Open topics without OTC selection authority get captured by individual offices. Milestones without cooperative agreements revert to advisory guidance. A fixed calendar without prior-year funding collapses under the first continuing resolution. FESI without portfolio visibility cannot identify the companies it is supposed to connect with external stakeholders. Each element supports the others.

The blueprint recommends full launch in Year 1, accepting that some elements, particularly AI-assisted review and data infrastructure, will take two to three years to reach full capability. A program that launches the full design with developing infrastructure is recoverable. A program that launches fragments without the supporting architecture reverts to the status quo.

Why DOE Should Start Now

The majority of these reforms require DOE administrative action. Changes to application structure, topic design, review authority, award instruments, and post-award support can all be implemented through leadership decisions, internal policy revisions, or reallocation of existing staff time.

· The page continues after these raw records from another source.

Background: an optimization exercise with open tools, aiming at small area, a short achievable clock period and few clock cycles. Do not read the settings as production practice.
Power and IR drop assume default switching activity.

## red
// dbc3_comp
module dbc3_comp (
    input  wire        clk,
    input  wire        rst,
    input  wire        cfg_we,
    input  wire [5:0]  cfg_addr,
    input  wire [15:0] cfg_data,
    input  wire        start,
    output wire        ready,
    output reg         done,
    output reg  [1:0]  prio_oor,
    output wire        mem_req,
    output wire [2:0]  mem_layer,
    output wire [17:0] mem_addr,
    input  wire        mem_gnt,
    input  wire [7:0]  mem_rdata,
    output wire        fb_valid,
    input  wire        fb_ready,
    output wire [8:0]  fb_x,
    output wire [8:0]  fb_y,
    output wire [15:0] fb_data
);
    localparam RB = 3;                
    localparam NR = 5;                
    reg [8:0]  scroll     [0:15];    
    reg [15:0] pal_base   [0:7];
    reg [7:0]  pal_mask   [0:7];
    reg [7:0]  trans_pen  [0:7];
    reg [7:0]  trans_mask [0:7];
    reg [7:0]  layer_en;
    reg [4:0]  pri0, pri1;           
    reg        oor0, oor1;           
    reg [15:0] bg_color;
    reg [8:0]  fb_w_m1, fb_h_m1;
    always @(posedge clk) begin
        if (cfg_we) begin
            case (cfg_addr[5:3])
                3'd0, 3'd1: scroll[cfg_addr[3:0]] <= cfg_data[8:0];
                3'd2: pal_base[cfg_addr[2:0]]   <= cfg_data;
                3'd3: pal_mask[cfg_addr[2:0]]   <= cfg_data[7:0];
  ...
Settings: LEC_CHECK=0, CAP_MARGIN=20, CORE_MARGIN=2, CORE_UTILIZATION=40, PLACE_DENSITY=0.6, SETUP_SLACK_MARGIN=5.0, SLEW_MARGIN=20; clock period 8.0 ns.
run.sh (not shown) runs the stock make flow with config.mk's settings and CLKGATE_MAP_FILE= SYNTH_SCRIPT=/design/flow/synth_recipe.tcl, a recipe that flattens the netlist after the stock synthesis.
red finished end to end and its layout was clean on timing, DRC and antenna.
Changes in blue relative to red:
--- a/flow/design.v
+++ b/flow/design.v
@@ -115,46 +115,51 @@
     reg          call;            
     reg          vi, qi;          
     reg [8:0]    xi, yi;
     reg [RB-1:0] ti;
     reg [2:0]    ji, li, ni;      
     reg [17:0]   ai;
     reg          vd, qd, gd;
     reg [8:0]    xd, yd;
     reg [RB-1:0] td;
+    reg [NR-1:0] tdh;             
+    reg [7:0]    tmd, tpd;        
     reg [2:0]    jd, ld, nd;
     reg [17:0]   cd;              
     assign mem_req   = vi && qi;
     assign mem_layer = li;
     assign mem_addr  = ai;
     wire [8:0] ssx   = scroll[{ni[2], 1'b0, ni[1:0]}];
     wire [8:0] ssy   = scroll[{ni[2], 1'b1, ni[1:0]}];
     reg [NR-1:0] fin;
+    integer      k;
     reg [RB:0]   nfl;             
     reg [11:0]   rob [0:NR-1];
     reg [RB-1:0] otag;
-    wire       vis   = ((mem_rdata & trans_mask[ld]) != trans_pen[ld]) && any_en;
+    wire       vis   = ((mem_rdata & tmd) != tpd) && any_en;
     wire       last  = (jd == nm1);
     wire       dfin  = vd && qd && gd && (vis || last);
     wire       free  = !vd || dfin;
     wire       claim = free && go && !call && (nfl != NR);
     wire [2:0] jd2   = jd + 3'd2;
     reg        fbv;
     reg [15:0] fbd;
     reg [8:0]  ox, oy;
     assign fb_valid = fbv;
     assign fb_data  = fbd;
     assign fb_x     = ox;
     assign fb_y     = oy;
     wire [11:0] head  = rob[otag];
     wire        xfer  = fbv && fb_ready;
     wire        load  = running && fin[otag] && (!fbv || fb_ready);
     wire        lastp = (ox == fb_w_m1) && (oy == fb_h_m1);
+    wire [RB:0] nfl_c = load ? nfl : nfl + 1'b1;
+    wire [RB:0] nfl_n = load ? nfl - 1'b1 : nfl;
     always @(posedge clk) begin
         if (cfg_we)
             list_ok <= 1'b0;
         if (rst) begin
             running <= 1'b0;
             building <= 1'b0;
             bv      <= 1'b0;
             go      <= 1'b0;
             list_ok <= 1'b0;
@@ -203,20 +208,23 @@
                     go       <= 1'b1;
                 end
             end
             if (free)
                 vi <= claim;
             else
                 vi <= 1'b1;
             vd <= vi;
             if (dfin) begin
-                rob[td] <= {vis, ld, mem_rdata};
-                fin[td] <= 1'b1;
+                for (k = 0; k < NR; k = k + 1)
+                    if (tdh[k]) begin
+                        rob[k] <= {vis, ld, mem_rdata};
+                        fin[k] <= 1'b1;
+                    end
             end
             if (claim) begin
                 ctag <= (ctag == NR - 1) ? {RB{1'b0}} : ctag + 1'b1;
                 if (cx == fb_w_m1) begin
                     cx <= 9'd0;
                     cy <= cy + 9'd1;
                     if (cy == fb_h_m1)
                         call <= 1'b1;
                 end else begin
@@ -234,34 +242,34 @@
             if (load) begin
                 fbv <= 1'b1;
                 fbd <= head[11] ? ({8'd0, head[7:0] & pal_mask[head[10:8]]} | pal_base[head[10:8]])
                                 : bg_color;
                 fin[otag]  <= 1'b0;
                 otag <= (otag == NR - 1) ? {RB{1'b0}} : otag + 1'b1;
             end else if (xfer) begin
                 fbv <= 1'b0;
             end
-            if (claim && !load)
-                nfl <= nfl + 1'b1;
-            else if (load && !claim)
-                nfl <= nfl - 1'b1;
+            nfl <= claim ? nfl_c : nfl_n;
             if (xfer && lastp) begin
                 done    <= 1'b1;
                 running <= 1'b0;
                 go      <= 1'b0;
             end
         end
     end
     always @(posedge clk) begin
         gd <= mem_gnt;
         xd <= xi;
         yd <= yi;
         td <= ti;
+        tdh <= {{(NR-1){1'b0}}, 1'b1} << ti;
+        tmd <= trans_mask[li];
+        tpd <= trans_pen[li];
         jd <= ji;
         ld <= li;
         nd <= ni;
         cd <= {yi + ssy, xi + ssx};
         qd <= qi;
         if (free) begin
             qi <= 1'b1;
             xi <= cx;
             yi <= cy;
==> comparison <==
Post-route fraction of the period consumed by the critical path (lower): blue. Compared with red, in blue number of cells on the critical path now sits lower; post-detailed-route wirelength per cell now sits lower; via count now sits higher; slew at the pin closest to its max-slew limit now sits higher; internal portion of total power now sits lower.
Function was not checked in any run of this note: the RTL went through the layout flow alone.


the baseline:
Another version of the RTL of dbc3_comp (not shown whole).
Size: ~97 I/O pins, about 0.032 mm^2 of cells after synthesis.
make LEC_CHECK=0 CAP_MARGIN=20 CORE_MARGIN=2 CORE_UTILIZATION=40 PLACE_DENSITY=0.6 SETUP_SLACK_MARGIN=5.0 SLEW_MARGIN=20 finish   # period 8.0 ns
Here is what was changed in the inputs of the candidate compared with the baseline.
--- a/flow/design.v
+++ b/flow/design.v
@@ -88,23 +88,23 @@
                 5'd21: pri_row = {2'd0, 2'd2, 2'd1, 2'd3};
                 5'd22: pri_row = {2'd1, 2'd0, 2'd2, 2'd3};
                 default: pri_row = {2'd0, 2'd1, 2'd2, 2'd3};
             endcase
         end
     endfunction
     reg        running;           
     reg        building;          
     reg        go;                
     reg        list_ok;           
     reg [3:0]  bpos;              
-    reg        bfirst;            
+    reg        bf1, bf2;          
     reg [2:0]  bl;                
     reg        bv;                
     reg [3:0]  ncnt;              
     reg [2:0]  list [0:7];
     reg [8:0]  sx0, sy0;          
     assign ready = !running;
     wire       b_grp  = ~bpos[2];
     wire       b_en   = layer_en[bl] && bv;
     wire [7:0] b_row  = pri_row(b_grp ? pri1 : pri0);
     wire [1:0] b_sub  = b_row >> {bpos[1:0], 1'b0};
     wire [2:0] b_lay  = {b_grp, b_sub};
@@ -114,51 +114,49 @@
     reg [RB-1:0] ctag;
     reg          call;            
     reg          vi, qi;          
     reg [8:0]    xi, yi;
     reg [RB-1:0] ti;
     reg [2:0]    ji, li, ni;      
     reg [17:0]   ai;
     reg          vd, qd, gd;
     reg [8:0]    xd, yd;
     reg [RB-1:0] td;
     reg [2:0]    jd, ld, nd;
-    reg [17:0]   cd;              
     assign mem_req   = vi && qi;
     assign mem_layer = li;
     assign mem_addr  = ai;
-    wire [8:0] ssx   = scroll[{ni[2], 1'b0, ni[1:0]}];
-    wire [8:0] ssy   = scroll[{ni[2], 1'b1, ni[1:0]}];
+    wire [8:0] ssx   = scroll[{nd[2], 1'b0, nd[1:0]}];
+    wire [8:0] ssy   = scroll[{nd[2], 1'b1, nd[1:0]}];
+    wire [17:0] cd   = {yd + ssy, xd + ssx};    
     reg [NR-1:0] fin;
     reg [RB:0]   nfl;             
     reg [11:0]   rob [0:NR-1];
     reg [RB-1:0] otag;
     wire       vis   = ((mem_rdata & trans_mask[ld]) != trans_pen[ld]) && any_en;
     wire       last  = (jd == nm1);
     wire       dfin  = vd && qd && gd && (vis || last);
     wire       free  = !vd || dfin;
     wire       claim = free && go && !call && (nfl != NR);
     wire [2:0] jd2   = jd + 3'd2;
     reg        fbv;
     reg [15:0] fbd;
     reg [8:0]  ox, oy;
     assign fb_valid = fbv;
     assign fb_data  = fbd;
     assign fb_x     = ox;
     assign fb_y     = oy;
     wire [11:0] head  = rob[otag];
     wire        xfer  = fbv && fb_ready;
     wire        load  = running && fin[otag] && (!fbv || fb_ready);
     wire        lastp = (ox == fb_w_m1) && (oy == fb_h_m1);
-    wire [RB:0] nfl_c = load ? nfl : nfl + 1'b1;
-    wire [RB:0] nfl_n = load ? nfl - 1'b1 : nfl;
     always @(posedge clk) begin
         if (cfg_we)
             list_ok <= 1'b0;
         if (rst) begin
             running <= 1'b0;
             building <= 1'b0;
             bv      <= 1'b0;
             go      <= 1'b0;
             list_ok <= 1'b0;
             done    <= 1'b0;
             vi      <= 1'b0;
@@ -180,34 +178,35 @@
                     cx       <= 9'd0;
                     cy       <= 9'd0;
                     ctag     <= {RB{1'b0}};
                     call     <= 1'b0;
                     otag     <= {RB{1'b0}};
                     ox       <= 9'd0;
                     oy       <= 9'd0;
                 end
             end
             bl  <= b_lay;
             bv  <= building && !bpos[3];
-            bfirst <= b_en && (ncnt == 4'd0);
-            if (bfirst) begin
+            bf1 <= b_en && (ncnt == 4'd0);
+            bf2 <= bf1;
+            if (bf2) begin
                 sx0 <= ssx;
                 sy0 <= ssy;
             end
             if (b_en) begin
                 list[ncnt[2:0]] <= bl;
                 ncnt <= ncnt + 4'd1;
             end
             if (building) begin
                 bpos <= bpos + 4'd1;
-                if (bpos == 4'd9) begin
+                if (bpos == 4'd10) begin
                     building <= 1'b0;
                     list_ok  <= 1'b1;
                     go       <= 1'b1;
                 end
             end
             if (free)
                 vi <= claim;
             else
                 vi <= 1'b1;
             vd <= vi;
             if (dfin) begin
@@ -234,39 +233,41 @@
                 end
             end
             if (load) begin
                 fbv <= 1'b1;
                 fbd <= head[11] ? ({8'd0, head[7:0] & pal_mask[head[10:8]]} | pal_base[head[10:8]])
                                 : bg_color;
                 fin[otag]  <= 1'b0;
                 otag <= (otag == NR - 1) ? {RB{1'b0}} : otag + 1'b1;
             end else if (xfer) begin
                 fbv <= 1'b0;
             end
-            nfl <= claim ? nfl_c : nfl_n;
+            if (claim && !load)
+                nfl <= nfl + 1'b1;
+            else if (load && !claim)
+                nfl <= nfl - 1'b1;
             if (xfer && lastp) begin
                 done    <= 1'b1;
                 running <= 1'b0;
                 go      <= 1'b0;
             end
         end
     end
     always @(posedge clk) begin
         gd <= mem_gnt;
         xd <= xi;
         yd <= yi;
         td <= ti;
         jd <= ji;
         ld <= li;
         nd <= ni;
-        cd <= {yi + ssy, xi + ssx};
         qd <= qi;
         if (free) begin
             qi <= 1'b1;
             xi <= cx;
             yi <= cy;
             ti <= ctag;
             ji <= 3'd0;
             li <= list[0];
             ni <= building ? bl : list[1];
             ai <= {cy + sy0, cx + sx0};
         end else if (gd || !qd) begin
## What came out
Having completed the whole flow, the candidate delivered a layout that passed the timing, DRC and antenna checks.
Looking at area after synthesis, the candidate sits below the baseline.
Slew of the pin with the lowest slew margin: the candidate > the baseline
The candidate against the baseline: worst relative slew slack lost 13 points; sequential share of layout area neither gained nor lost much.
Compared with the baseline, the candidate shows a lower layout overhead on the synthesized area.
STATUS time the final worst path needs with I/O delays and setup: the candidate loses against the baseline
Per-cell via count in the routed design (the candidate vs. the baseline) increases slightly
The candidate vs. the baseline: total chip power stayed essentially flat, portion of the clock cycle consumed by the worst path in the final layout picked up an extra 8.1 points, via count of the first global-routing pass saw a decrease, power share of the clock group now larger.
As of the candidate, sequential power had fallen by a few percent compared to the baseline.
Function was not checked in any run of this note: the RTL went through the layout flow alone.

The convergence of conditions that makes this possible has not existed before. FESI is a new entity that can be leveraged. Partnership intermediary infrastructure is in place. AI tools capable of handling compliance screening at scale are available. Section 309 fund pooling provides budget flexibility that was not available in prior reform conversations. The people who built these tools, who stood up TCF, negotiated the first PIA agreements, and assembled the commercialization infrastructure this blueprint describes, are working within DOE right now.

Every cycle that passes without reform is another cohort of energy startups the program never reaches. They don’t appear in the data because they never entered. The cost is measured in technologies that did not deploy, markets that did not develop, and an energy transition that moved slower than it needed to.

Congress’ Recent Improvements to SBIR

The enacted Small Business Innovation and Economic Security Act, introduced by Senators Ernst and Markey extends SBIR through 2031 and makes several targeted improvements that complement the administrative reform agenda.

The most significant near-term change is TABA reform. The bill converts TABA from an agency-vendor model to an awardee-directed model and raises the Phase II cap to $50,000. It explicitly authorizes awardees to use TABA funds to hire staff to implement commercialization work, not just receive advice. This removes the primary structural barrier to TABA utilization that the blueprint identifies.

The bill also creates a Strategic Breakthrough Allocation: a new late-stage funding pathway allowing DOE and other large agencies to make awards of up to $30 million per company to Phase II graduates who can demonstrate matching private investment and market validation. No comparable mechanism has previously existed within the SBIR structure. Combined with Phase III training for contracting officers and standardized model contracts, this begins to build the downstream pathway the blueprint envisions. DOE has awarded exactly one Phase III contract — in the program’s entire history but that can change if this strategic breakthrough allocation is utilized.

However, the bill does not address the structural questions the blueprint focuses on. The management architecture, the application burden, the narrow topic structure, the absence of a centralized commercialization function. The bill improves SBIR’s instruments and incentives. It does not fix the institution. That work is administrative and dependent on DOE leadership choosing to act.

The combination is the pathway forward: full administrative reform launched in Year 1, reinforced by the legislation’s TABA redesign, Strategic Breakthrough Allocation, Phase III education, and new data infrastructure. With these combined reforms, companies building the next generation of energy technologies have access to an optimized program that can give them the support they need to launch them toward the market at a high speed.